● **WHAT TO DO**: The whole listing must be printed again without any alteration.

● **PROVIDED ENTRIES**:

Source: an optimization exercise on an open RTL-to-GDS flow (aim: small area, a short achievable clock period and few clock cycles). Production flows keep margins and buffers that such runs may drop. At most, simulation tests tie the RTL to the original design; equivalence was not proved. The RTL of runs 1 and 2 was laid out without a check of its function. The clock cells of runs 1, 2, 5, 7 and 8 come from the design's own scripts or RTL, not from TritonCTS. The flow treats the clock pin as an ideal source. Dropping or thinning the clock tree relies on that and would not hold on a real chip. Power and IR drop assume default switching activity.

**flow/config.mk**
```make
export PLATFORM = sky130hd
export DESIGN_NAME = sha256_padder
export DESIGN_NICKNAME = sha256_padder
export VERILOG_FILES = /design/flow/design.v
export SDC_FILE = /design/flow/constraint.sdc
export NUM_CORES = 4
export LEC_CHECK = 0
export CAP_MARGIN = 20
export CORE_ASPECT_RATIO = 4
export CORE_MARGIN = 2
export CORE_UTILIZATION = 70
export SETUP_SLACK_MARGIN = 2.35
export SLEW_MARGIN = 20
```
**flow/constraint.sdc**
```tcl
create_clock -name core_clock -period 4.0 [get_ports {clock}]
set_input_delay 0.8000 -clock core_clock [delete_from_list [all_inputs] [get_ports {clock}]]
set_output_delay 0.8000 -clock core_clock [all_outputs]
set_load 0.01 [all_outputs]
```
**flow/design.v**
```verilog
`timescale 1ns/1ps
module sha256_padder (
	input  logic         clock,
	input  logic         regin_reset,
	input  logic         go,
	input  logic [5:0]   msg_len,
	input  logic [7:0]   mem_data,
	output logic [6:0]   mem_req,
	output logic [511:0] block,
	output logic         pad_rdy
);
	logic       idle;    
	logic       en;      
	logic [5:0] addr;    
	logic       clr;     
	logic       v0;      
	logic       vld;     
	logic       hd;      
	logic [5:0] len;     
	logic [5:0] lenq;    
	logic       accept;
	logic [7:0] msg [0:54];   
	logic       mark55;       
	assign accept  = go & idle;
	assign mem_req = {en, addr};
	always_ff @(posedge clock) begin
		if (regin_reset) begin
			idle    <= 1'b1;
			en      <= 1'b0;
			clr     <= 1'b0;
			v0      <= 1'b0;
			vld     <= 1'b0;
			hd      <= 1'b1;
			pad_rdy <= 1'b0;
		end else begin
			idle    <= (idle & ~go) | ((clr | v0 | vld) & ~en);
			en      <= idle ? (go & (msg_len != 6'd0)) :
			           clr  ? (len > 6'd1) : (en & (addr != 6'd1));
			clr     <= accept;
			v0      <= en & clr;
			vld     <= en & ~clr;
			hd      <= ~accept & ~(en & ~clr);
			pad_rdy <= ((clr | v0 | vld) & ~en) | (pad_rdy & ~go);
		end
	end
	always_ff @(posedge clock) begin
		addr <= idle ? 6'd0 : clr ? len - 6'd1 : addr - 6'd1;
	end
	always_ff @(posedge clock) begin
		if (accept) begin
			len <= msg_len;
		end
		lenq <= len;
	end
	always_ff @(posedge clock) begin
		msg[0] <= ({8{v0}} & mem_data) | ({8{clr}} & 8'h80) | ({8{~clr & ~v0}} & msg[0]);
		msg[1] <= ({8{vld}} & mem_data) | ({8{clr & en}} & 8'h80) | ({8{hd}} & msg[1]);
		for (int i = 2; i < 55; i++) begin
			msg[i] <= ({8{vld}} & msg[i - 1]) | ({8{hd}} & msg[i]);
		end
		mark55 <= (vld & msg[54][7]) | (hd & mark55);
	end
	always_comb begin
		block = '0;
		for (int i = 0; i < 55; i++) begin
			block[511 - 8 * i -: 8] = msg[i];
		end
		block[71] = mark55;
		block[8:3] = lenq;
	end
endmodule
```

● **EXPECTED OUTPUT**:
Source: an optimization exercise on an open RTL-to-GDS flow (aim: small area, a short achievable clock period and few clock cycles). Production flows keep margins and buffers that such runs may drop. At most, simulation tests tie the RTL to the original design; equivalence was not proved. The RTL of runs 1 and 2 was laid out without a check of its function. The clock cells of runs 1, 2, 5, 7 and 8 come from the design's own scripts or RTL, not from TritonCTS. The flow treats the clock pin as an ideal source. Dropping or thinning the clock tree relies on that and would not hold on a real chip. Power and IR drop assume default switching activity.

**flow/config.mk**
```make
export PLATFORM = sky130hd
export DESIGN_NAME = sha256_padder
export DESIGN_NICKNAME = sha256_padder
export VERILOG_FILES = /design/flow/design.v
export SDC_FILE = /design/flow/constraint.sdc
export NUM_CORES = 4
export LEC_CHECK = 0
export CAP_MARGIN = 20
export CORE_ASPECT_RATIO = 4
export CORE_MARGIN = 2
export CORE_UTILIZATION = 70
export SETUP_SLACK_MARGIN = 2.35
export SLEW_MARGIN = 20
```
**flow/constraint.sdc**
```tcl
create_clock -name core_clock -period 4.0 [get_ports {clock}]
set_input_delay 0.8000 -clock core_clock [delete_from_list [all_inputs] [get_ports {clock}]]
set_output_delay 0.8000 -clock core_clock [all_outputs]
set_load 0.01 [all_outputs]
```
**flow/design.v**
```verilog
`timescale 1ns/1ps
module sha256_padder (
	input  logic         clock,
	input  logic         regin_reset,
	input  logic         go,
	input  logic [5:0]   msg_len,
	input  logic [7:0]   mem_data,
	output logic [6:0]   mem_req,
	output logic [511:0] block,
	output logic         pad_rdy
);
	logic       idle;    
	logic       en;      
	logic [5:0] addr;    
	logic       clr;     
	logic       v0;      
	logic       vld;     
	logic       hd;      
	logic [5:0] len;     
	logic [5:0] lenq;    
	logic       accept;
	logic [7:0] msg [0:54];   
	logic       mark55;       
	assign accept  = go & idle;
	assign mem_req = {en, addr};
	always_ff @(posedge clock) begin
		if (regin_reset) begin
			idle    <= 1'b1;
			en      <= 1'b0;
			clr     <= 1'b0;
			v0      <= 1'b0;
			vld     <= 1'b0;
			hd      <= 1'b1;
			pad_rdy <= 1'b0;
		end else begin
			idle    <= (idle & ~go) | ((clr | v0 | vld) & ~en);
			en      <= idle ? (go & (msg_len != 6'd0)) :
			           clr  ? (len > 6'd1) : (en & (addr != 6'd1));
			clr     <= accept;
			v0      <= en & clr;
			vld     <= en & ~clr;
			hd      <= ~accept & ~(en & ~clr);
			pad_rdy <= ((clr | v0 | vld) & ~en) | (pad_rdy & ~go);
		end
	end
	always_ff @(posedge clock) begin
		addr <= idle ? 6'd0 : clr ? len - 6'd1 : addr - 6'd1;
	end
	always_ff @(posedge clock) begin
		if (accept) begin
			len <= msg_len;
		end
		lenq <= len;
	end
	always_ff @(posedge clock) begin
		msg[0] <= ({8{v0}} & mem_data) | ({8{clr}} & 8'h80) | ({8{~clr & ~v0}} & msg[0]);
		msg[1] <= ({8{vld}} & mem_data) | ({8{clr & en}} & 8'h80) | ({8{hd}} & msg[1]);
		for (int i = 2; i < 55; i++) begin
			msg[i] <= ({8{vld}} & msg[i - 1]) | ({8{hd}} & msg[i]);
		end
		mark55 <= (vld & msg[54][7]) | (hd & mark55);
	end
	always_comb begin
		block = '0;
		for (int i = 0; i < 55; i++) begin
			block[511 - 8 * i -: 8] = msg[i];
		end
		block[71] = mark55;
		block[8:3] = lenq;
	end
endmodule
```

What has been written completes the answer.